*DATASET RECORDS*:
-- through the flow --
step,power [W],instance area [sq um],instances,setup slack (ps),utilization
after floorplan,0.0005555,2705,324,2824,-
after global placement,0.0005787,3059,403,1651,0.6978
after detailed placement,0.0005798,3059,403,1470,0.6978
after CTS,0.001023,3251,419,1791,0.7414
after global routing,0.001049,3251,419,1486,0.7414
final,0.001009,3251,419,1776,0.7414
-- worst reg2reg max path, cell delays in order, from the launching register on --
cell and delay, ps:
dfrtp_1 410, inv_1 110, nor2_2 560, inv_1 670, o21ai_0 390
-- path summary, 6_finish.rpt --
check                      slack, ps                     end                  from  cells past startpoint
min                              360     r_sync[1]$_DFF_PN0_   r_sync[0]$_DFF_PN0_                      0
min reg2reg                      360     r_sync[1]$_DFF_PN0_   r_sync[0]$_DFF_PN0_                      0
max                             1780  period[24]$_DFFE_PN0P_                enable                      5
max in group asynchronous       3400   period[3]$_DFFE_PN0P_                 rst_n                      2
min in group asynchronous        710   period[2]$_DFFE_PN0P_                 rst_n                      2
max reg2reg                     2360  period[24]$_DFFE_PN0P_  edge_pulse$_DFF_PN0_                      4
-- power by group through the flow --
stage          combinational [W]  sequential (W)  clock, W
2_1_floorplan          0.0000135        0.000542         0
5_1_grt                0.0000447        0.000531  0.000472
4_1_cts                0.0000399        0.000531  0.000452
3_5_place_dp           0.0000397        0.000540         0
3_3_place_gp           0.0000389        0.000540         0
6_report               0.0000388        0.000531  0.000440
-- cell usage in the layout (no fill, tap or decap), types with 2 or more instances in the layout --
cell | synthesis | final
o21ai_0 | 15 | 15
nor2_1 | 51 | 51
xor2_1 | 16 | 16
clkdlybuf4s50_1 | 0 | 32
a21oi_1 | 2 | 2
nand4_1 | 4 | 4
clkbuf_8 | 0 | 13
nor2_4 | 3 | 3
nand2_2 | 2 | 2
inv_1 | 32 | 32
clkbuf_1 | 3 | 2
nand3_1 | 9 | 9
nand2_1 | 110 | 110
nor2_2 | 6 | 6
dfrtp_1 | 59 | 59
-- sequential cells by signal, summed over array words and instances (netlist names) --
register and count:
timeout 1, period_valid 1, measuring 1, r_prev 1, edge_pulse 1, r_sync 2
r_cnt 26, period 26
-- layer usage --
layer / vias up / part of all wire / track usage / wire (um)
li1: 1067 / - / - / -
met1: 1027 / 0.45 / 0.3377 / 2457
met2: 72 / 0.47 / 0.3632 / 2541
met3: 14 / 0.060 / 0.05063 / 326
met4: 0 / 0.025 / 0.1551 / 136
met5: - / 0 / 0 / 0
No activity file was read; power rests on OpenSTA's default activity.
File: config.mk
export PLATFORM = sky130hd
export DESIGN_NAME = exception_arbiter_flat
export DESIGN_NICKNAME = d
export VERILOG_FILES = /design/src/rtl/exception_arbiter_if.sv /design/src/rtl/exception_arbiter.sv /design/src/flat_wrapper.sv
export SDC_FILE = /design/constraint.sdc
export NUM_CORES = 1
export LEC_CHECK = 0
export BUFFER_PORTS_ARGS = -buffer_cell sky130_fd_sc_hd__buf_2
export CELL_PAD_IN_SITES_DETAIL_PLACEMENT = 1
export CELL_PAD_IN_SITES_GLOBAL_PLACEMENT = 1
export CORE_MARGIN = 8
export CORE_UTILIZATION = 25
export DETAILED_ROUTE_END_ITERATION = 10
export PLACE_DENSITY_LB_ADDON = 0.1
export SLEW_MARGIN = 20
export SYNTH_ARGS = -nofsm -noshare
export SYNTH_HDL_FRONTEND = slang
export SYNTH_SLANG_ARGS = --single-unit
File: constraint.sdc
create_clock -name clk -period 2.5 [get_ports clk]
set_input_delay 0.5 -clock clk [delete_from_list [all_inputs] [get_ports clk]]
set_output_delay 0.5 -clock clk [all_outputs]
set_load 0.05 [all_outputs]
==> src/rtl/perf_counter_pkg.sv <==
// Shared defaults and output-FSM state encoding for the event counter sampler.
package perf_counter_pkg;

  localparam int DEF_NUM_EVENTS    = 115;
  localparam int DEF_COUNTER_WIDTH = 7;
  localparam int DEF_WINDOW_WIDTH  = 16;

  // Snapshot holding register state: EMPTY has nothing for the consumer,
  // FULL presents a snapshot with out_valid high.
  typedef enum logic [0:0] {
    OUT_EMPTY = 1'b0,
    OUT_FULL  = 1'b1
  } out_state_e;

endpackage

==> src/rtl/event_counter_sampler_if.sv <==
// Snapshot output bus: valid/ready handshake plus the snapshot payload.
interface event_counter_sampler_if
  import perf_counter_pkg::*;
#(
  parameter int NUM_EVENTS    = DEF_NUM_EVENTS,
  parameter int COUNTER_WIDTH = DEF_COUNTER_WIDTH
);

  logic                                out_valid;
  logic                                out_ready;
  logic [NUM_EVENTS*COUNTER_WIDTH-1:0] snapshot_counters;
  logic [NUM_EVENTS-1:0]               snapshot_overflow;
  logic                                snapshot_lost;

  modport master (
    output out_valid,
    output snapshot_counters,
    output snapshot_overflow,
    output snapshot_lost,
    input  out_ready
  );

  modport slave (
    input  out_valid,
    input  snapshot_counters,
    input  snapshot_overflow,
    input  snapshot_lost,
    output out_ready
  );

endinterface

==> src/rtl/event_counter_cell.sv <==
// One channel's live counter with wrap/saturate behaviour and overflow flag.
// The post-increment value is exported so a capture can snapshot the count
// including the event of the capture cycle itself.
module event_counter_cell
  import perf_counter_pkg::*;
#(
  parameter int COUNTER_WIDTH = DEF_COUNTER_WIDTH
) (
  input  logic                     clk,
  input  logic                     rst_n,
  input  logic                     inc_i,
  input  logic                     saturate_mode_i,
  input  logic                     clear_i,
  output logic [COUNTER_WIDTH-1:0] count_next_o,
  output logic                     ovf_next_o
);

  logic [COUNTER_WIDTH-1:0] count_q, count_d, count_inc;
  logic                     ovf_q, ovf_d, ovf_inc;

  // Increment with wrap or saturate at all-ones; a capture clears the channel.
  always_comb begin
    count_inc = count_q;
    ovf_inc   = ovf_q;
    if (inc_i) begin
      if (&count_q) begin
        count_inc = saturate_mode_i ? count_q : '0;
        ovf_inc   = 1'b1;
      end else begin
        count_inc = count_q + COUNTER_WIDTH'(1);
      end
    end
    count_d = clear_i ? '0   : count_inc;
    ovf_d   = clear_i ? 1'b0 : ovf_inc;
  end

  assign count_next_o = count_inc;
  assign ovf_next_o   = ovf_inc;

  // Live counter state; reset holds the channel at zero and ignores events.
  always_ff @(posedge clk) begin
    if (!rst_n) begin
      count_q <= '0;
      ovf_q   <= 1'b0;
    end else begin
      count_q <= count_d;
      ovf_q   <= ovf_d;
    end
  end

endmodule

==> src/rtl/event_counter_sampler.sv <==
// Per-channel event counters sampled into a held snapshot either at the end
// of a programmable window or on a manual trigger, delivered over a
// valid/ready output with a sticky flag for dropped captures.
module event_counter_sampler
  import perf_counter_pkg::*;
#(
  parameter int NUM_EVENTS    = DEF_NUM_EVENTS,
  parameter int COUNTER_WIDTH = DEF_COUNTER_WIDTH,
  parameter int WINDOW_WIDTH  = DEF_WINDOW_WIDTH
) (
  input  logic                    clk,
  input  logic                    rst_n,
  input  logic [NUM_EVENTS-1:0]   performance_events,
  input  logic [NUM_EVENTS-1:0]   enable_mask,
  input  logic                    saturate_mode,
  input  logic [WINDOW_WIDTH-1:0] window_len,
  input  logic                    trigger,
  event_counter_sampler_if.master out_if
);

  localparam int SNAP_W = NUM_EVENTS * COUNTER_WIDTH;

  logic [SNAP_W-1:0]       live_next;
  logic [NUM_EVENTS-1:0]   live_ovf_next;
  logic [WINDOW_WIDTH-1:0] win_q, win_d, win_last;
  logic                    window_end, capture, load_snap, drop_snap;
  out_state_e              state_q, state_d;
  logic [SNAP_W-1:0]       snap_cnt_q, snap_cnt_d;
  logic [NUM_EVENTS-1:0]   snap_ovf_q, snap_ovf_d;
  logic                    lost_q, lost_d;

  // A zero window length never matches, which disables auto-capture.
  assign win_last   = window_len - WINDOW_WIDTH'(1);
  assign window_end = (window_len != '0) && (win_q == win_last);
  assign capture    = trigger | window_end;

  for (genvar i = 0; i < NUM_EVENTS; i++) begin : g_cell
    event_counter_cell #(
      .COUNTER_WIDTH (COUNTER_WIDTH)
    ) u_cell (
      .clk             (clk),
      .rst_n           (rst_n),
      .inc_i           (performance_events[i] & enable_mask[i]),
      .saturate_mode_i (saturate_mode),
      .clear_i         (capture),
      .count_next_o    (live_next[i*COUNTER_WIDTH +: COUNTER_WIDTH]),
      .ovf_next_o      (live_ovf_next[i])
    );
  end

  // Window counter: restart on capture, or silently when window_len shrank below it.
  always_comb begin
    win_d = win_q + WINDOW_WIDTH'(1);
    if (capture || (win_q >= window_len)) begin
      win_d = '0;
    end
  end

  // Output FSM and snapshot holding register next-state.
  always_comb begin
    load_snap  = capture && ((state_q == OUT_EMPTY) || out_if.out_ready);
    drop_snap  = capture && (state_q == OUT_FULL) && !out_if.out_ready;
    state_d    = state_q;
    snap_cnt_d = snap_cnt_q;
    snap_ovf_d = snap_ovf_q;
    lost_d     = lost_q | drop_snap;
    if (load_snap) begin
      state_d    = OUT_FULL;
      snap_cnt_d = live_next;
      snap_ovf_d = live_ovf_next;
    end else if ((state_q == OUT_FULL) && out_if.out_ready) begin
      state_d = OUT_EMPTY;
    end
  end

  // State registers; reset discards any pending snapshot and the lost flag.
  always_ff @(posedge clk) begin
    if (!rst_n) begin
      win_q      <= '0;
      state_q    <= OUT_EMPTY;
      snap_cnt_q <= '0;
      snap_ovf_q <= '0;
      lost_q     <= 1'b0;
    end else begin
      win_q      <= win_d;
      state_q    <= state_d;
      snap_cnt_q <= snap_cnt_d;
      snap_ovf_q <= snap_ovf_d;
      lost_q     <= lost_d;
    end
  end

  assign out_if.out_valid         = (state_q == OUT_FULL);
  assign out_if.snapshot_counters = snap_cnt_q;
  assign out_if.snapshot_overflow = snap_ovf_q;
  assign out_if.snapshot_lost     = lost_q;

endmodule

==> src/flat_wrapper.sv <==
// flat-port wrapper written by rule: the top's interface ports become plain ports
module event_counter_sampler_flat import perf_counter_pkg::*;
#(
  parameter int NUM_EVENTS    = DEF_NUM_EVENTS,
  parameter int COUNTER_WIDTH = DEF_COUNTER_WIDTH,
  parameter int WINDOW_WIDTH  = DEF_WINDOW_WIDTH
)
  (clk, rst_n, performance_events, enable_mask, saturate_mode, window_len, trigger, out_if_out_valid, out_if_snapshot_counters, out_if_snapshot_overflow, out_if_snapshot_lost, out_if_out_ready);
  event_counter_sampler_if #(.NUM_EVENTS(NUM_EVENTS), .COUNTER_WIDTH(COUNTER_WIDTH)) out_if_i ();
  input  logic clk;
  input  logic rst_n;
  input  logic [NUM_EVENTS-1:0] performance_events;
  input  logic [NUM_EVENTS-1:0] enable_mask;
  input  logic saturate_mode;
  input  logic [WINDOW_WIDTH-1:0] window_len;
  input  logic trigger;
  output wire logic [$bits(out_if_i.out_valid)-1:0] out_if_out_valid;
  output wire logic [$bits(out_if_i.snapshot_counters)-1:0] out_if_snapshot_counters;
  output wire logic [$bits(out_if_i.snapshot_overflow)-1:0] out_if_snapshot_overflow;
  output wire logic [$bits(out_if_i.snapshot_lost)-1:0] out_if_snapshot_lost;
  input wire logic [$bits(out_if_i.out_ready)-1:0] out_if_out_ready;
  assign out_if_out_valid = out_if_i.out_valid;
  assign out_if_snapshot_counters = out_if_i.snapshot_counters;
  assign out_if_snapshot_overflow = out_if_i.snapshot_overflow;
  assign out_if_snapshot_lost = out_if_i.snapshot_lost;
  assign out_if_i.out_ready = out_if_out_ready;
  event_counter_sampler #(.NUM_EVENTS(NUM_EVENTS), .COUNTER_WIDTH(COUNTER_WIDTH), .WINDOW_WIDTH(WINDOW_WIDTH)) u_core (.clk(clk), .rst_n(rst_n), .performance_events(performance_events), .enable_mask(enable_mask), .saturate_mode(saturate_mode), .window_len(window_len), .trigger(trigger), .out_if(out_if_i));
endmodule
==> config.mk <==
export PLATFORM = sky130hd
export DESIGN_NAME = event_counter_sampler_flat
export DESIGN_NICKNAME = d
export VERILOG_FILES = /design/src/rtl/perf_counter_pkg.sv /design/src/rtl/event_counter_sampler_if.sv /design/src/rtl/event_counter_cell.sv /design/src/rtl/event_counter_sampler.sv /design/src/flat_wrapper.sv
export SDC_FILE = /design/constraint.sdc
export NUM_CORES = 2
export LEC_CHECK = 0
export CAP_MARGIN = 20
export CORE_AREA = 5 5 457 459
export CTS_CLUSTER_DIAMETER = 120
export DETAILED_ROUTE_END_ITERATION = 10
export DIE_AREA = 0 0 462 464
export PLACE_DENSITY = 0.57
export SLEW_MARGIN = 20
export SYNTH_ARGS = -nofsm -noshare
export SYNTH_HDL_FRONTEND = slang
export SYNTH_SLANG_ARGS = --single-unit
==> constraint.sdc <==
create_clock -name clk -period 4.3 [get_ports clk]
set_input_delay 1.29 -clock clk [delete_from_list [all_inputs] [get_ports clk]]
set_output_delay 1.29 -clock clk [all_outputs]
set_load 0.05 [all_outputs]
==> out/results.ini <==
[setup_path]
reg2reg_to=u_core.out_if.snapshot_counters[489]$_SDFFE_PN0P_
critPathLaunchType=input port
rr_worst_depth=12
worstPathRequired_ns=5.02
critPathMaxFanout=14
reg2reg_slack_ns=1.38
end_kind=flip-flop
crit_arrival_ns=4.41
criticalPathCategory=input port to flip-flop
r2r_start=u_core.win_q[14]$_SDFF_PP0_

[yosys]
synthCells=9483
ys.flop_type=dfxtp_1
synthArstFlopShare_pct=0
yosys.area.top_type=dfxtp_1
yosysTopAreaCellShare_pct=48.4
synth_edf_count=0
synth_nets=9868
synth.area.top_cells=dfxtp_1, nand3_1, nor2_1
synth_cell_types=60
synth-seq-cells=1858
synth.avg_cell_area_um2=8.11
synth.cell_area_mm2=0.0769
yosysWarnings=0
synth.yosys.seq_area_share_pct=48.4

[global_route]
grt_usage_pct=25.4
overflow=0
grt_pass1_wl_um=424000
grt_antenna_before_repair=75
grt_max_degree=170
grt_pass1_vias=68820

[pwr]
p_per_area_mw_per_mm2=384
p_leak_nw=34.4
ir_worst_vdd_uv=407
finalPower_mw=38.4

[route]
drc=0
vias=73795
postRouteAntennaNets=0
first_pass_iters=6
wire_per_inst_um=21.1
first_iter_violations=5931
wl_um=285000
vias_per_cell=5.47

[clocking]
cts-root-buf=clkbuf_16
cts_tree=built
htreeDepth=4
cts_resized=0
worstSkewPairLatency_ns=0.88
cts-buffers-inserted=204
cts.sinks=1858
clk_path_buf_depth=3
cts_setup_buffers=0
path_clk_slew_ns=0.06
postCtsHoldBufs=0

[worst_hold_path]
holdCritPathClass=flip-flop to flip-flop
worst_hold_path.endpoint=u_core.g_cell[4].u_cell.ovf_q$_SDFF_PP0_
min_path_cells=2
hp-start=u_core.g_cell[4].u_cell.ovf_q$_SDFF_PP0_

[timing]
drv_slew=0
setup_viol=0
slew_headroom_pct=41.2
fin_crit_sh_pct=85.8
clock.fmax_mhz=271
rsz0062_at_grt=false
fin_skew_ns=0.0590
finalHoldViolCount=0
worst_pin_slew_ns=0.879
min_period_ns=3.69

[cells_and_area]
multi_input_area_mm2=0.0368
synthToLayoutAreaGrowth_pct=30.0
drive_gt1_share_pct=7.96
mostFrequentLayoutCell=dfxtp_1
finalNonFillerCells=13501
layout_common_cells=dfxtp_1, nor2_1, nand3_1
area.sequential_mm2=0.0372
fillers=19651
layout.nets=10981

[job]
drv_cap=0

[placed_design]
portBuffers=1172
gp_congestion=0.911
dp_hpwl_um=215000
dp.cells=13078

[status]
status=finished clean

[die]
core-area_mm2=0.204
rows=166
initial_core_util_pct=37.7
fp.dieH_um=464
fp.dieArea_mm2=0.214
num_io_pins=1173
die_w_um=462

how the worst max path moves through the flow:
stage                                                                    to  slack (ns)  cells past startpoint                                             start
final                     u_core.out_if.snapshot_counters[489]$_SDFFE_PN0P_        0.61                     15                                     window_len[0]
after CTS                                      out_if_snapshot_counters[18]        0.58                      1  u_core.out_if.snapshot_counters[18]$_SDFFE_PN0P_
after global placement    u_core.out_if.snapshot_counters[489]$_SDFFE_PN0P_       -0.19                     15                                     window_len[0]
after detailed placement  u_core.out_if.snapshot_counters[528]$_SDFFE_PN0P_       -0.25                     13                                     window_len[3]
after floorplan           u_core.out_if.snapshot_counters[795]$_SDFFE_PN0P_        0.49                     14                                     window_len[1]
after global routing      u_core.out_if.snapshot_counters[468]$_SDFFE_PN0P_        0.46                     15                                     window_len[1]
stage by stage:
step | setup WS [ns] | hold slack [ns] | util, % | setup TNS (ns) | instance area (um2)
floorplan | 0.491 | 0.424 | - | 0 | 76900
global placement | -0.193 | 0.441 | 45.5 | -61.47 | 92700
detailed placement | -0.249 | 0.448 | 45.5 | -135.18 | 92700
CTS | 0.576 | 0.455 | 49.0 | 0 | 99900
global route | 0.456 | 0.473 | 49.0 | 0 | 100000
finish | 0.611 | 0.455 | 49.0 | 0 | 100000
area by class of cell:
class | count | area share, %
timing repair buffer | 1450 | 14.9
multi-input combinational | 6962 | 36.8
sequential | 1858 | 37.2
clock buffer | 291 | 5.94
antenna | 45 | 0.113
inverter | 120 | 0.465
clock inverter | 87 | 1.22
tap | 2688 | 3.36
flip-flops by register name, summed over array words and instances, names as in the netlist:
signal and cells:
u_core.win_q 16, u_core.g_cell.u_cell.ovf_q 115, u_core.out_if.snapshot_lost 1, u_core.out_if.out_valid 1, u_core.out_if.snapshot_counters 805, u_core.out_if.snapshot_overflow 115
u_core.g_cell.u_cell.count_q 805
worst max-delay path: stages:
cell and delay [ns]:
clkdlybuf4s50_1 0.44, inv_1 0.09, ha_1 0.29, nor3b_1 0.28, xnor2_1 0.15, o211ai_1 0.13
a2111oi_2 0.43, buf_4 0.20, a32oi_4 0.21, buf_4 0.23, buf_12 0.15, buf_12 0.17
buf_12 0.14, nand3_1 0.07, o21ai_0 0.10
cell usage after synthesis, drive strengths merged, types with 5 or more instances:
cell and n:
nand3 1291, a31oi 113, and2 117, ha 134, o21ai 1400, and4 5, inv 120, nor2 1450
buf 329, mux2 119, a211oi 11, nor4 11, xnor2 27, nor4b 9, and3 34, a21o 68
or3 11, mux2i 6, nand2 687, nor3 349, nand4 213, xor2 10, a21oi 258, clkbuf 214
o31ai 26, a22o 115, o211ai 163, nor2b 7, a41o 6, a31o 7, nand3b 94, nor3b 6
dfxtp 1858, o2bb2ai 96, or2 96
power breakdown:
group          switching (mW)  internal (mW)
registers              0.0929           17.3
logic                    1.63          0.858
clock network            7.54           11.0
total                    9.26           29.2
routing by layer:
metal	global-route usage, %	vias up	wire length, um
li1	-	36306	-
met1	31.2	34654	119000
met2	40.8	2308	128000
met3	7.03	499	22700
met4	12.3	28	14100
met5	0	-	179
cells by family (layout without fill, tap and decap cells):
family                     count (synthesis)  count (layout)  share of synthesized area [%]
xor gates and xnor gates                  37              37                          0.421
adders and majority gates                134             134                           2.18
muxes                                    125             125                           1.82
other                                      0              45                              0
buffers and inverters                    663            1948                           3.77
and+or+nand+nor                         4385            4385                           26.3
AOI/OAI and AO/OA                       2281            2281                           17.1
DFF                                     1858            1858                           48.4
(Power assumes the default switching activity.)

*REQUIRED WORK*:
Among the entries above, how many lines include the word "asynchronous"? Reply with the number only.

*RESULT OF THE TASK*:
2